Cytosine base editors with increased PAM and deaminase motif flexibility for gene editing in zebrafish

Cytosine base editing is a powerful tool for making precise single nucleotide changes in cells and model organisms like zebrafish, which are valuable for studying human diseases. However, current base editors struggle to edit cytosines in certain DNA contexts, particularly those with GC and CC pairs, limiting their use in modelling disease-related mutations. Here we show the development of zevoCDA1, an optimized cytosine base editor for zebrafish that improves editing efficiency across various DNA contexts and reduces restrictions imposed by the protospacer adjacent motif. We also create zevoCDA1-198, a more precise editor with a narrower editing window of five nucleotides, minimizing off-target effects.

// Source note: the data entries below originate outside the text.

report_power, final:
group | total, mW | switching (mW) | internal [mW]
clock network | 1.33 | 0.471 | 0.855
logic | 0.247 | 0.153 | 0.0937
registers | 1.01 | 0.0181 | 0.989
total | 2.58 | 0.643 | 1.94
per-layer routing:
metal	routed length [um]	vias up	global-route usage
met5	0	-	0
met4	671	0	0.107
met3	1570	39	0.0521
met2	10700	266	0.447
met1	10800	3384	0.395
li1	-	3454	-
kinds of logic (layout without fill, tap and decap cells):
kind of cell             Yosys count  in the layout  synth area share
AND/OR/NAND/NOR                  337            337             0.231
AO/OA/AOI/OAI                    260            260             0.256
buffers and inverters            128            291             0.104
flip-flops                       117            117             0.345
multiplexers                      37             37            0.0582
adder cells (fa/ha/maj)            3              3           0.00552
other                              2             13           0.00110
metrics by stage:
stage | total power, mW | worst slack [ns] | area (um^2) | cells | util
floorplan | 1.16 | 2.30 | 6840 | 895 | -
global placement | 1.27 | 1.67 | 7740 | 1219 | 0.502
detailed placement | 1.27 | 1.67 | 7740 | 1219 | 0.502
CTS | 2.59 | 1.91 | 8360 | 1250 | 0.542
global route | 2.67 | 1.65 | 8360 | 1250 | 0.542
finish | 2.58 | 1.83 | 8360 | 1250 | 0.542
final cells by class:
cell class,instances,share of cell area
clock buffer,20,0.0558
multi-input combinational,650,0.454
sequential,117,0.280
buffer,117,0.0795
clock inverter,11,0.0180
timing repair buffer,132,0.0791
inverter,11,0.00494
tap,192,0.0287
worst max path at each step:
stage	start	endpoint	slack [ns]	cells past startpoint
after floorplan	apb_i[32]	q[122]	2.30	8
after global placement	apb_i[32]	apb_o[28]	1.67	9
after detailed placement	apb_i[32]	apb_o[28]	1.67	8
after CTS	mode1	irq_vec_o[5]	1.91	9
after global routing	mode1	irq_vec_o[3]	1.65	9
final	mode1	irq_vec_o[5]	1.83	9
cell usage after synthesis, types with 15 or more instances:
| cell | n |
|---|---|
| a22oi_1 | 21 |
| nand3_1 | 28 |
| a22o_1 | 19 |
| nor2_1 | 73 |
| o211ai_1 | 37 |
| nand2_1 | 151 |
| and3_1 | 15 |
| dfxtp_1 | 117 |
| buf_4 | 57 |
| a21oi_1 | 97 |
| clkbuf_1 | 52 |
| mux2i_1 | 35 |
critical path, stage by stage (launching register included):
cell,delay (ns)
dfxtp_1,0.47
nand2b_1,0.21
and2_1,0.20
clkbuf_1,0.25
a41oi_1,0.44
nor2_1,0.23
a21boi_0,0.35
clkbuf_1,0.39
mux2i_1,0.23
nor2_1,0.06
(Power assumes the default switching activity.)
## src/rtl/feature_id_cfg.svh

```systemverilog
// Selector codes, field positions and constant values of the feature bank.
`ifndef FEATURE_ID_CFG_SVH
`define FEATURE_ID_CFG_SVH

// ****************************************************************
// Coprocessor selectors
// ****************************************************************
`define FID_COPROC_NUM      4'hf
`define FID_OPC1            3'h0
`define FID_PRIMARY_SEL     4'h0
`define FID_SECONDARY_SEL   4'h1
`define FID_OPC2_AUX        3'h3
`define FID_OPC2_MMF0       3'h4
`define FID_OPC2_MMF1       3'h5

// ****************************************************************
// Processor mode codes
// ****************************************************************
`define FID_MODE_USER       5'h10

// ****************************************************************
// Register values
// ****************************************************************
`define FID_AUX_VALUE       32'h0000_0000
`define FID_AUX_RSVD_MSB    31
`define FID_AUX_RSVD_LSB    16
`define FID_MMF0_VIRT_MEM   4'h3
`define FID_MMF0_PROT_MEM   4'h0
`define FID_MMF0_COH_CPU    4'h0
`define FID_MMF0_COH_DMA    4'h0
`define FID_MMF0_TIGHT_MEM  4'h3
`define FID_MMF0_AUXCTL     4'h1
`define FID_MMF0_FAST_SW    4'h1
`define FID_MMF0_RSVD       4'h0
`define FID_MMF1_ADDR_HARV  4'h2
`define FID_MMF1_ADDR_UNI   4'h0
`define FID_MMF1_SW_HARV    4'h3
`define FID_MMF1_SW_UNI     4'h0
`define FID_MMF1_ALL_HARV   4'h3
`define FID_MMF1_ALL_UNI    4'h0
`define FID_MMF1_TEST_CLEAN 4'h0
`define FID_MMF1_BTB        4'h1

`endif

```

## src/rtl/feature_id_pkg.sv

```systemverilog
// Types shared by the feature identification bank.
`default_nettype none

package feature_id_pkg;

  // Coprocessor register transfer request from the core.
  typedef struct packed {
    logic       valid;
    logic       is_write;
    logic [4:0] mode;
    logic       nonsecure;
    logic [3:0] coproc;
    logic [2:0] opc1;
    logic [3:0] primary_sel;
    logic [3:0] secondary_sel;
    logic [2:0] opc2;
  } cp_req_s;

  // Answer of the bank to one request.
  typedef struct packed {
    logic        hit;
    logic        undef;
    logic [31:0] data;
  } cp_rsp_s;

  // Which register a request selects.
  typedef enum logic [1:0] {
    SEL_NONE,
    SEL_AUX,
    SEL_MMF0,
    SEL_MMF1
  } reg_sel_e;

endpackage : feature_id_pkg
`default_nettype wire

```

## src/rtl/feature_id_register_bank.sv

```systemverilog
// Read-only feature identification bank on the coprocessor transfer port.
`timescale 1ns/1ps
`default_nettype none
`include "feature_id_cfg.svh"

module feature_id_register_bank
  import feature_id_pkg::*;
(
  // Clock and reset
  input  wire logic    clock,
  input  wire logic    rst_n,
  // Coprocessor transfer request
  input  wire cp_req_s req,
  // Registered answer, one cycle after the request
  output var  cp_rsp_s rsp
);

  // ****************************************************************
  // Decode
  // ****************************************************************

  // Maps the selector fields of a request to one register of the bank.
  function automatic reg_sel_e decode_sel(input cp_req_s r);
    reg_sel_e s;
    s = SEL_NONE;
    if (r.coproc != `FID_COPROC_NUM || r.opc1 != `FID_OPC1 ||
        r.primary_sel != `FID_PRIMARY_SEL ||
        r.secondary_sel != `FID_SECONDARY_SEL) begin
      s = SEL_NONE;
    end else if (r.opc2 == `FID_OPC2_AUX) begin
      s = SEL_AUX;
    end else if (r.opc2 == `FID_OPC2_MMF0) begin
      s = SEL_MMF0;
    end else if (r.opc2 == `FID_OPC2_MMF1) begin
      s = SEL_MMF1;
    end else begin
      s = SEL_NONE;
    end
    return s;
  endfunction : decode_sel

  // Decoded selection, constant word, mode flag and answer register.
  reg_sel_e    sel;
  logic [31:0] const_word;
  logic        is_user;
  cp_rsp_s     rsp_d;
  cp_rsp_s     rsp_q;

  // Qualifies the selection with valid and flags a user-mode request.
  assign sel     = req.valid ? decode_sel(req) : SEL_NONE;
  assign is_user = (req.mode == `FID_MODE_USER);

  // Looks up the fixed word of the selected register.
  feature_id_values u_values (
    .sel   (sel),
    .value (const_word)
  );

  // ****************************************************************
  // Answer
  // ****************************************************************

  // Builds the answer; both security worlds are treated alike.
  always_comb begin
    rsp_d = '0;
    if (sel != SEL_NONE) begin
      rsp_d.hit = 1'b1;
      if (is_user || req.is_write) begin
        rsp_d.undef = 1'b1;
      end else begin
        rsp_d.data = const_word;
      end
    end
  end

  // Registers the answer so the output comes from a flip-flop.
  always_ff @(posedge clock) begin
    if (!rst_n) begin
      rsp_q <= '0;
    end else begin
      rsp_q <= rsp_d;
    end
  end

  // Drives the port straight from the answer register.
  assign rsp = rsp_q;
endmodule : feature_id_register_bank
`default_nettype wire

```

## src/rtl/feature_id_values.sv

```systemverilog
// Constant contents of the three feature identification registers.
`timescale 1ns/1ps
`default_nettype none
`include "feature_id_cfg.svh"

module feature_id_values
  import feature_id_pkg::*;
(
  // Selection
  input  wire reg_sel_e    sel,
  // Constant word for the selection
  output var  logic [31:0] value
);

  // ****************************************************************
  // Value table
  // ****************************************************************

  // Picks the fixed encoding of the selected register.
  always_comb begin
    case (sel)
      SEL_AUX: begin
        value = `FID_AUX_VALUE;
      end
      SEL_MMF0: begin
        value = {`FID_MMF0_RSVD,
                 `FID_MMF0_FAST_SW,
                 `FID_MMF0_AUXCTL,
                 `FID_MMF0_TIGHT_MEM,
                 `FID_MMF0_COH_DMA,
                 `FID_MMF0_COH_CPU,
                 `FID_MMF0_PROT_MEM,
                 `FID_MMF0_VIRT_MEM};
      end
      SEL_MMF1: begin
        value = {`FID_MMF1_BTB,
                 `FID_MMF1_TEST_CLEAN,
                 `FID_MMF1_ALL_UNI,
                 `FID_MMF1_ALL_HARV,
                 `FID_MMF1_SW_UNI,
                 `FID_MMF1_SW_HARV,
                 `FID_MMF1_ADDR_UNI,
                 `FID_MMF1_ADDR_HARV};
      end
      default: begin
        value = 32'h0000_0000;
      end
    endcase
  end

endmodule : feature_id_values
`default_nettype wire

```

Using these advanced tools, we successfully generate zebrafish models of diseases that were previously challenging to create due to sequence limitations. This work enhances the ability to introduce human pathogenic mutations in zebrafish, broadening the scope for genomic research with improved precision and efficiency. Cytosine base editing is crucial for modeling human diseases in zebrafish. Here, the authors present zevoCDA1 and zevoCDA1-198, optimized editors that improve editing efficiency and precision, allowing zebrafish modeling for disease-related mutations which were previously limited by DNA sequence contexts.